Corruption at every level. I don't know how saving $500,000 at the expense of billions IF something goes wrong is justified, but frankly, there is blame sufficient to go around.

BP (et. als.) did shoddy work, cut corners, bribed officials so they could build a platform that was destined to fail.

BP's greed had them going forward when experts warned them a disaster was immanent due to problems in the design they were using.

Government allows non-US platforms operating in US waters. Inspection was only mandated every 5 years, and by independent contractors. US flagged platforms would be inspected annually by the Coast Guard (IIRC). Better chance to catch problems before a disaster happens.

Enviro-weenies (tree huggers) saying "NO" to drilling closer to shore or on land for the good of Mother Nature.

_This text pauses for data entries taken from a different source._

## src/rtl/dot_product_feeder.sv

```systemverilog
// Sequences operand beats into an external per-lane MAC array, then reduces the lanes to one sum.
// Optional DOTPROD_BEAT_COUNT_EN adds a saturating beat_count output for the last completed vector.
module dot_product_feeder #(
  parameter int unsigned Data_Width = 8,
  parameter int unsigned Para_Deg   = 3,
  localparam int unsigned Sum_Width = 2 * Data_Width + $clog2(Para_Deg)
) (
  input  logic                                clk,
  input  logic                                reset,
  input  logic                                in_valid,
  output logic                                in_ready,
  input  logic [Para_Deg*Data_Width-1:0]      in_data0,
  input  logic [Para_Deg*Data_Width-1:0]      in_data1,
  input  logic                                in_last,
  output logic                                pe_load_old_output,
  output logic [Para_Deg*Data_Width-1:0]      pe_data0,
  output logic [Para_Deg*Data_Width-1:0]      pe_data1,
  output logic [Para_Deg*2*Data_Width-1:0]    pe_old_output,
  input  logic [Para_Deg*2*Data_Width-1:0]    pe_result,
  output logic                                out_valid,
  input  logic                                out_ready,
  output logic [Sum_Width-1:0]                out_sum
`ifdef DOTPROD_BEAT_COUNT_EN
  ,
  output logic [15:0]                         beat_count
`endif
);

  localparam int unsigned ProdWidth = 2 * Data_Width;

  typedef enum logic [2:0] {StIdle, StFeed, StDrain, StReduce, StOut} state_e;

  state_e               state_q;
  logic                 accept;
  logic [Sum_Width-1:0] lane_sum;

  assign in_ready      = (state_q == StIdle) || (state_q == StFeed);
  assign accept        = in_valid && in_ready;
  assign pe_old_output = pe_result;

  // Exact reduction: each lane is zero-extended before adding so the sum never wraps.
  always_comb begin
    lane_sum = '0;
    for (int i = 0; i < int'(Para_Deg); i++) begin
      lane_sum = lane_sum + Sum_Width'(pe_result[i*ProdWidth +: ProdWidth]);
    end
  end

  always_ff @(posedge clk or posedge reset) begin
    if (reset) begin
      state_q            <= StIdle;
      pe_data0           <= '0;
      pe_data1           <= '0;
      pe_load_old_output <= 1'b0;
      out_valid          <= 1'b0;
      out_sum            <= '0;
    end else begin
      pe_data0 <= '0;
      pe_data1 <= '0;
      unique case (state_q)
        StIdle: begin
          pe_load_old_output <= 1'b0;
          if (accept) begin
            pe_data0 <= in_data0;
            pe_data1 <= in_data1;
            state_q  <= in_last ? StDrain : StFeed;
          end
        end
        StFeed: begin
          // Idle cycles feed zeros with feedback on, so lane accumulators hold.
          pe_load_old_output <= 1'b1;
          if (accept) begin
            pe_data0 <= in_data0;
            pe_data1 <= in_data1;
            if (in_last) state_q <= StDrain;
          end
        end
        StDrain: begin
          pe_load_old_output <= 1'b1;
          state_q            <= StReduce;
        end
        StReduce: begin
          pe_load_old_output <= 1'b1;
          out_sum            <= lane_sum;
          out_valid          <= 1'b1;
          state_q            <= StOut;
        end
        StOut: begin
          pe_load_old_output <= 1'b0;
          if (out_ready) begin
            out_valid <= 1'b0;
            state_q   <= StIdle;
          end
        end
        default: state_q <= StIdle;
      endcase
    end
  end

`ifdef DOTPROD_BEAT_COUNT_EN
  logic [15:0] beat_cnt_q, beat_cnt_d;

  always_comb begin
    beat_cnt_d = beat_cnt_q;
    if (accept) begin
      if (state_q == StIdle)           beat_cnt_d = 16'd1;
      else if (beat_cnt_q != 16'hFFFF) beat_cnt_d = beat_cnt_q + 16'd1;
    end
  end

  always_ff @(posedge clk or posedge reset) begin
    if (reset) begin
      beat_cnt_q <= '0;
      beat_count <= '0;
    end else begin
      beat_cnt_q <= beat_cnt_d;
      if (accept && in_last) beat_count <= beat_cnt_d;
    end
  end
`endif

endmodule

```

You do realize a well breach on land is easier to contain and cap than one at sea, right? You do realize you have a better chance at fixing a well breach at 200 feet than at 5,000 feet, right? The Horizon was drilling at the depth they were at because it was where they got permission to drill...thanks to the efforts of environmentalists to keep them away from oil easier to get to.

General short-sightedness. You can't drill wells at 5,000 feet with technology only designed for 500 feet. The pressures that deep (and other environmental factors) make doing anything much more hazardous and near impossible to fix quickly if something goes wrong.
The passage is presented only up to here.